Data to examine »
File: config.mk
export PLATFORM = sky130hd
export DESIGN_NAME = snap_dump
export DESIGN_NICKNAME = d
export VERILOG_FILES = /design/src/rtl/snap_pkg.sv /design/src/rtl/snap_ram.sv /design/src/rtl/snap_ctrl.sv /design/src/rtl/snap_datapath.sv /design/src/rtl/snap_dump.sv
export SDC_FILE = /design/constraint.sdc
export NUM_CORES = 1
export LEC_CHECK = 0
export CAP_MARGIN = 0
export CORE_ASPECT_RATIO = 0.5
export CORE_MARGIN = 4
export CORE_UTILIZATION = 50
export DETAILED_ROUTE_END_ITERATION = 8
export GPL_ROUTABILITY_DRIVEN = 0
export PLACE_DENSITY_LB_ADDON = 0.08
export SYNTH_ARGS = -nofsm -noshare
export SYNTH_HDL_FRONTEND = slang
export SYNTH_SLANG_ARGS = --single-unit
File: constraint.sdc
create_clock -name clk -period 3.2 [get_ports clk]
set_input_delay 0.8 -clock clk [delete_from_list [all_inputs] [get_ports clk]]
set_output_delay 0.8 -clock clk [all_outputs]
set_load 0.02 [all_outputs]
File: src/rtl/snap_pkg.sv
package snap_pkg;

  typedef enum logic [2:0] {
    S_IDLE   = 3'd0,
    S_CAPT   = 3'd1,
    S_RSHIFT = 3'd2,
    S_MREAD  = 3'd3,
    S_MLOAD  = 3'd4,
    S_MSHIFT = 3'd5,
    S_DONE   = 3'd6
  } scan_state_t;

  typedef struct packed {
    logic loadRegs;
    logic shiftRegs;
    logic loadMem;
    logic shiftMem;
    logic clrAddr;
    logic incAddr;
    logic selMem;
  } scan_strobe_t;

endpackage

File: src/rtl/snap_ram.sv
module snap_ram #(
  parameter int DEPTH  = 16,
  parameter int DATA_W = 8,
  localparam int ADDR_W = $clog2(DEPTH)
) (
  input  logic              clk,
  input  logic              wrEn,
  input  logic [ADDR_W-1:0] wrAddr,
  input  logic [DATA_W-1:0] wrData,
  input  logic [ADDR_W-1:0] rdAddr,
  output logic [DATA_W-1:0] rdData
);

  logic [DATA_W-1:0] store [DEPTH];

  always_ff @(posedge clk) begin
    if (wrEn) store[wrAddr] <= wrData;
  end

  always_ff @(posedge clk) begin
    rdData <= store[rdAddr];
  end

endmodule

Task brief » Please copy nothing but the lines from the one that holds "File: constraint.sdc" through the last line of the material above, exactly as written.

Answer box »
File: constraint.sdc
create_clock -name clk -period 3.2 [get_ports clk]
set_input_delay 0.8 -clock clk [delete_from_list [all_inputs] [get_ports clk]]
set_output_delay 0.8 -clock clk [all_outputs]
set_load 0.02 [all_outputs]
File: src/rtl/snap_pkg.sv
package snap_pkg;

  typedef enum logic [2:0] {
    S_IDLE   = 3'd0,
    S_CAPT   = 3'd1,
    S_RSHIFT = 3'd2,
    S_MREAD  = 3'd3,
    S_MLOAD  = 3'd4,
    S_MSHIFT = 3'd5,
    S_DONE   = 3'd6
  } scan_state_t;

  typedef struct packed {
    logic loadRegs;
    logic shiftRegs;
    logic loadMem;
    logic shiftMem;
    logic clrAddr;
    logic incAddr;
    logic selMem;
  } scan_strobe_t;

endpackage

File: src/rtl/snap_ram.sv
module snap_ram #(
  parameter int DEPTH  = 16,
  parameter int DATA_W = 8,
  localparam int ADDR_W = $clog2(DEPTH)
) (
  input  logic              clk,
  input  logic              wrEn,
  input  logic [ADDR_W-1:0] wrAddr,
  input  logic [DATA_W-1:0] wrData,
  input  logic [ADDR_W-1:0] rdAddr,
  output logic [DATA_W-1:0] rdData
);

  logic [DATA_W-1:0] store [DEPTH];

  always_ff @(posedge clk) begin
    if (wrEn) store[wrAddr] <= wrData;
  end

  always_ff @(posedge clk) begin
    rdData <= store[rdAddr];
  end

endmodule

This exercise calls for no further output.